# INSTRUCTIONS TO FOLLOW
Please set down the entries below once more, exactly.

# AVAILABLE RECORDS
◆ ◆ ◆ ◆
===== src/rtl/muldiv_pkg.sv =====
// Shared types and defaults for the iterative multiply/divide unit.
// Signed operation is enabled by defining MULDIV_SIGNED_EN at build time.
package muldiv_pkg;

    localparam int XLEN_DEF = 32;

    typedef enum logic [1:0] {
        OP_MUL  = 2'b00,
        OP_MULH = 2'b01,
        OP_DIV  = 2'b10,
        OP_REM  = 2'b11
    } op_e;

    typedef enum logic [1:0] {
        ST_IDLE = 2'b00,
        ST_BUSY = 2'b01,
        ST_DONE = 2'b10
    } state_e;

    function automatic logic is_div_op(input op_e op);
        return op[1];
    endfunction

endpackage


===== src/rtl/muldiv_if.sv =====
// Request/writeback bundle of the multiply/divide unit.
// start is a request pulse taken only while idle; done is a one-cycle result-valid pulse.
interface muldiv_if #(parameter int XLEN = 32);
    import muldiv_pkg::*;

    logic            start;
    logic [1:0]      op;
    logic [XLEN-1:0] rs1_data;
    logic [XLEN-1:0] rs2_data;
    logic [4:0]      rd_addr;
    logic            busy;
    logic            done;
    logic [XLEN-1:0] result;
    logic [4:0]      wb_addr;
    logic            wb_we;
    state_e          dbg_state;

    modport master (
        output start, op, rs1_data, rs2_data, rd_addr,
        input  busy, done, result, wb_addr, wb_we, dbg_state
    );

    modport slave (
        input  start, op, rs1_data, rs2_data, rd_addr,
        output busy, done, result, wb_addr, wb_we, dbg_state
    );

endinterface


===== src/rtl/muldiv_div_step.sv =====
// One restoring-division iteration: shift in the next dividend bit and
// subtract the divisor when it fits.
module div_step #(
    parameter int XLEN = 32
) (
    input  logic [XLEN-1:0] rem_in,
    input  logic [XLEN-1:0] divisor,
    input  logic            bit_in,
    output logic [XLEN-1:0] rem_out,
    output logic            q_bit
);

    logic [XLEN:0]   shifted;
    logic [XLEN-1:0] diff;

    assign shifted = {rem_in, bit_in};
    // When the subtraction succeeds the difference is below the divisor, so XLEN bits suffice.
    assign diff    = shifted[XLEN-1:0] - divisor;
    assign q_bit   = (shifted >= {1'b0, divisor});
    assign rem_out = q_bit ? diff : shifted[XLEN-1:0];

endmodule


===== src/rtl/muldiv_unit.sv =====
// Fixed-latency (XLEN+1 cycle) shift-add multiplier / restoring divider.
// Define MULDIV_SIGNED_EN for two's-complement MULH/DIV/REM; default build is unsigned.
module muldiv_unit
    import muldiv_pkg::*;
#(
    parameter int XLEN = XLEN_DEF
) (
    input  logic     clk,
    input  logic     reset,
    muldiv_if.slave  bus
);

    localparam int CW = $clog2(XLEN) + 1;
    localparam logic [CW-1:0] LAST = CW'(XLEN - 1);

    state_e          state_q, state_d;
    logic [CW-1:0]   cnt_q, cnt_d;
    op_e             op_q, op_d;
    logic [XLEN-1:0] b_q, b_d;
    logic [XLEN-1:0] hi_q, hi_d;
    logic [XLEN-1:0] lo_q, lo_d;
    logic [4:0]      addr_q, addr_d;
    logic [XLEN-1:0] result_q, result_d;

    logic [XLEN-1:0]   a_mag, b_mag;
    logic [XLEN:0]     mul_sum;
    logic [XLEN-1:0]   div_rem;
    logic              div_q;
    logic [XLEN-1:0]   it_hi, it_lo;
    logic [2*XLEN-1:0] prod;
    logic [XLEN-1:0]   quo, rem;
    logic [XLEN-1:0]   fin;

`ifdef MULDIV_SIGNED_EN
    logic neg_q, neg_d;
    logic rem_neg_q, rem_neg_d;

    // The datapath works on magnitudes; signs are restored on the final iteration.
    always_comb begin
        a_mag     = bus.rs1_data[XLEN-1] ? -bus.rs1_data : bus.rs1_data;
        b_mag     = bus.rs2_data[XLEN-1] ? -bus.rs2_data : bus.rs2_data;
        neg_d     = (bus.rs1_data[XLEN-1] ^ bus.rs2_data[XLEN-1]) &&
                    !(is_div_op(op_e'(bus.op)) && (bus.rs2_data == '0));
        rem_neg_d = bus.rs1_data[XLEN-1];
    end
`else
    always_comb begin
        a_mag = bus.rs1_data;
        b_mag = bus.rs2_data;
    end
`endif

    assign mul_sum = {1'b0, hi_q} + {1'b0, (lo_q[0] ? b_q : '0)};

    div_step #(.XLEN(XLEN)) u_div_step (
        .rem_in  (hi_q),
        .divisor (b_q),
        .bit_in  (lo_q[XLEN-1]),
        .rem_out (div_rem),
        .q_bit   (div_q)
    );

    always_comb begin
        if (is_div_op(op_q)) begin
            it_hi = div_rem;
            it_lo = {lo_q[XLEN-2:0], div_q};
        end else begin
            it_hi = mul_sum[XLEN:1];
            it_lo = {mul_sum[0], lo_q[XLEN-1:1]};
        end
    end

    always_comb begin
        prod = {it_hi, it_lo};
        quo  = it_lo;
        rem  = it_hi;
`ifdef MULDIV_SIGNED_EN
        if (neg_q) begin
            prod = -{it_hi, it_lo};
            quo  = -it_lo;
        end
        if (rem_neg_q) begin
            rem = -it_hi;
        end
`endif
        case (op_q)
            OP_MUL:  fin = prod[XLEN-1:0];
            OP_MULH: fin = prod[2*XLEN-1:XLEN];
            OP_DIV:  fin = quo;
            default: fin = rem;
        endcase
    end

    always_comb begin
        state_d  = state_q;
        cnt_d    = cnt_q;
        op_d     = op_q;
        b_d      = b_q;
        hi_d     = hi_q;
        lo_d     = lo_q;
        addr_d   = addr_q;
        result_d = result_q;
        case (state_q)
            ST_IDLE: begin
                if (bus.start) begin
                    op_d    = op_e'(bus.op);
                    b_d     = b_mag;
                    hi_d    = '0;
                    lo_d    = a_mag;
                    addr_d  = bus.rd_addr;
                    cnt_d   = '0;
                    state_d = ST_BUSY;
                end
            end
            ST_BUSY: begin
                hi_d  = it_hi;
                lo_d  = it_lo;
                cnt_d = cnt_q + CW'(1);
                if (cnt_q == LAST) begin
                    result_d = fin;
                    state_d  = ST_DONE;
                end
            end
            ST_DONE: state_d = ST_IDLE;
            default: state_d = ST_IDLE;
        endcase
    end

    always_ff @(posedge clk or posedge reset) begin
        if (reset) begin
            state_q  <= ST_IDLE;
            cnt_q    <= '0;
            op_q     <= OP_MUL;
            b_q      <= '0;
            hi_q     <= '0;
            lo_q     <= '0;
            addr_q   <= '0;
            result_q <= '0;
        end else begin
            state_q  <= state_d;
            cnt_q    <= cnt_d;
            op_q     <= op_d;
            b_q      <= b_d;
            hi_q     <= hi_d;
            lo_q     <= lo_d;
            addr_q   <= addr_d;
            result_q <= result_d;
        end
    end

`ifdef MULDIV_SIGNED_EN
    always_ff @(posedge clk or posedge reset) begin
        if (reset) begin
            neg_q     <= 1'b0;
            rem_neg_q <= 1'b0;
        end else if (state_q == ST_IDLE && bus.start) begin
            neg_q     <= neg_d;
            rem_neg_q <= rem_neg_d;
        end
    end
`endif

    assign bus.busy      = (state_q == ST_BUSY);
    assign bus.done      = (state_q == ST_DONE);
    assign bus.wb_we     = bus.done && (addr_q != 5'd0);
    assign bus.result    = result_q;
    assign bus.wb_addr   = addr_q;
    assign bus.dbg_state = state_q;

endmodule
◆ ◆ ◆ ◆
# TASK RESPONSE
===== src/rtl/muldiv_pkg.sv =====
// Shared types and defaults for the iterative multiply/divide unit.
// Signed operation is enabled by defining MULDIV_SIGNED_EN at build time.
package muldiv_pkg;

    localparam int XLEN_DEF = 32;

    typedef enum logic [1:0] {
        OP_MUL  = 2'b00,
        OP_MULH = 2'b01,
        OP_DIV  = 2'b10,
        OP_REM  = 2'b11
    } op_e;

    typedef enum logic [1:0] {
        ST_IDLE = 2'b00,
        ST_BUSY = 2'b01,
        ST_DONE = 2'b10
    } state_e;

    function automatic logic is_div_op(input op_e op);
        return op[1];
    endfunction

endpackage


===== src/rtl/muldiv_if.sv =====
// Request/writeback bundle of the multiply/divide unit.
// start is a request pulse taken only while idle; done is a one-cycle result-valid pulse.
interface muldiv_if #(parameter int XLEN = 32);
    import muldiv_pkg::*;

    logic            start;
    logic [1:0]      op;
    logic [XLEN-1:0] rs1_data;
    logic [XLEN-1:0] rs2_data;
    logic [4:0]      rd_addr;
    logic            busy;
    logic            done;
    logic [XLEN-1:0] result;
    logic [4:0]      wb_addr;
    logic            wb_we;
    state_e          dbg_state;

    modport master (
        output start, op, rs1_data, rs2_data, rd_addr,
        input  busy, done, result, wb_addr, wb_we, dbg_state
    );

    modport slave (
        input  start, op, rs1_data, rs2_data, rd_addr,
        output busy, done, result, wb_addr, wb_we, dbg_state
    );

endinterface


===== src/rtl/muldiv_div_step.sv =====
// One restoring-division iteration: shift in the next dividend bit and
// subtract the divisor when it fits.
module div_step #(
    parameter int XLEN = 32
) (
    input  logic [XLEN-1:0] rem_in,
    input  logic [XLEN-1:0] divisor,
    input  logic            bit_in,
    output logic [XLEN-1:0] rem_out,
    output logic            q_bit
);

    logic [XLEN:0]   shifted;
    logic [XLEN-1:0] diff;

    assign shifted = {rem_in, bit_in};
    // When the subtraction succeeds the difference is below the divisor, so XLEN bits suffice.
    assign diff    = shifted[XLEN-1:0] - divisor;
    assign q_bit   = (shifted >= {1'b0, divisor});
    assign rem_out = q_bit ? diff : shifted[XLEN-1:0];

endmodule


===== src/rtl/muldiv_unit.sv =====
// Fixed-latency (XLEN+1 cycle) shift-add multiplier / restoring divider.
// Define MULDIV_SIGNED_EN for two's-complement MULH/DIV/REM; default build is unsigned.
module muldiv_unit
    import muldiv_pkg::*;
#(
    parameter int XLEN = XLEN_DEF
) (
    input  logic     clk,
    input  logic     reset,
    muldiv_if.slave  bus
);

    localparam int CW = $clog2(XLEN) + 1;
    localparam logic [CW-1:0] LAST = CW'(XLEN - 1);

    state_e          state_q, state_d;
    logic [CW-1:0]   cnt_q, cnt_d;
    op_e             op_q, op_d;
    logic [XLEN-1:0] b_q, b_d;
    logic [XLEN-1:0] hi_q, hi_d;
    logic [XLEN-1:0] lo_q, lo_d;
    logic [4:0]      addr_q, addr_d;
    logic [XLEN-1:0] result_q, result_d;

    logic [XLEN-1:0]   a_mag, b_mag;
    logic [XLEN:0]     mul_sum;
    logic [XLEN-1:0]   div_rem;
    logic              div_q;
    logic [XLEN-1:0]   it_hi, it_lo;
    logic [2*XLEN-1:0] prod;
    logic [XLEN-1:0]   quo, rem;
    logic [XLEN-1:0]   fin;

`ifdef MULDIV_SIGNED_EN
    logic neg_q, neg_d;
    logic rem_neg_q, rem_neg_d;

    // The datapath works on magnitudes; signs are restored on the final iteration.
    always_comb begin
        a_mag     = bus.rs1_data[XLEN-1] ? -bus.rs1_data : bus.rs1_data;
        b_mag     = bus.rs2_data[XLEN-1] ? -bus.rs2_data : bus.rs2_data;
        neg_d     = (bus.rs1_data[XLEN-1] ^ bus.rs2_data[XLEN-1]) &&
                    !(is_div_op(op_e'(bus.op)) && (bus.rs2_data == '0));
        rem_neg_d = bus.rs1_data[XLEN-1];
    end
`else
    always_comb begin
        a_mag = bus.rs1_data;
        b_mag = bus.rs2_data;
    end
`endif

    assign mul_sum = {1'b0, hi_q} + {1'b0, (lo_q[0] ? b_q : '0)};

    div_step #(.XLEN(XLEN)) u_div_step (
        .rem_in  (hi_q),
        .divisor (b_q),
        .bit_in  (lo_q[XLEN-1]),
        .rem_out (div_rem),
        .q_bit   (div_q)
    );

    always_comb begin
        if (is_div_op(op_q)) begin
            it_hi = div_rem;
            it_lo = {lo_q[XLEN-2:0], div_q};
        end else begin
            it_hi = mul_sum[XLEN:1];
            it_lo = {mul_sum[0], lo_q[XLEN-1:1]};
        end
    end

    always_comb begin
        prod = {it_hi, it_lo};
        quo  = it_lo;
        rem  = it_hi;
`ifdef MULDIV_SIGNED_EN
        if (neg_q) begin
            prod = -{it_hi, it_lo};
            quo  = -it_lo;
        end
        if (rem_neg_q) begin
            rem = -it_hi;
        end
`endif
        case (op_q)
            OP_MUL:  fin = prod[XLEN-1:0];
            OP_MULH: fin = prod[2*XLEN-1:XLEN];
            OP_DIV:  fin = quo;
            default: fin = rem;
        endcase
    end

    always_comb begin
        state_d  = state_q;
        cnt_d    = cnt_q;
        op_d     = op_q;
        b_d      = b_q;
        hi_d     = hi_q;
        lo_d     = lo_q;
        addr_d   = addr_q;
        result_d = result_q;
        case (state_q)
            ST_IDLE: begin
                if (bus.start) begin
                    op_d    = op_e'(bus.op);
                    b_d     = b_mag;
                    hi_d    = '0;
                    lo_d    = a_mag;
                    addr_d  = bus.rd_addr;
                    cnt_d   = '0;
                    state_d = ST_BUSY;
                end
            end
            ST_BUSY: begin
                hi_d  = it_hi;
                lo_d  = it_lo;
                cnt_d = cnt_q + CW'(1);
                if (cnt_q == LAST) begin
                    result_d = fin;
                    state_d  = ST_DONE;
                end
            end
            ST_DONE: state_d = ST_IDLE;
            default: state_d = ST_IDLE;
        endcase
    end

    always_ff @(posedge clk or posedge reset) begin
        if (reset) begin
            state_q  <= ST_IDLE;
            cnt_q    <= '0;
            op_q     <= OP_MUL;
            b_q      <= '0;
            hi_q     <= '0;
            lo_q     <= '0;
            addr_q   <= '0;
            result_q <= '0;
        end else begin
            state_q  <= state_d;
            cnt_q    <= cnt_d;
            op_q     <= op_d;
            b_q      <= b_d;
            hi_q     <= hi_d;
            lo_q     <= lo_d;
            addr_q   <= addr_d;
            result_q <= result_d;
        end
    end

`ifdef MULDIV_SIGNED_EN
    always_ff @(posedge clk or posedge reset) begin
        if (reset) begin
            neg_q     <= 1'b0;
            rem_neg_q <= 1'b0;
        end else if (state_q == ST_IDLE && bus.start) begin
            neg_q     <= neg_d;
            rem_neg_q <= rem_neg_d;
        end
    end
`endif

    assign bus.busy      = (state_q == ST_BUSY);
    assign bus.done      = (state_q == ST_DONE);
    assign bus.wb_we     = bus.done && (addr_q != 5'd0);
    assign bus.result    = result_q;
    assign bus.wb_addr   = addr_q;
    assign bus.dbg_state = state_q;

endmodule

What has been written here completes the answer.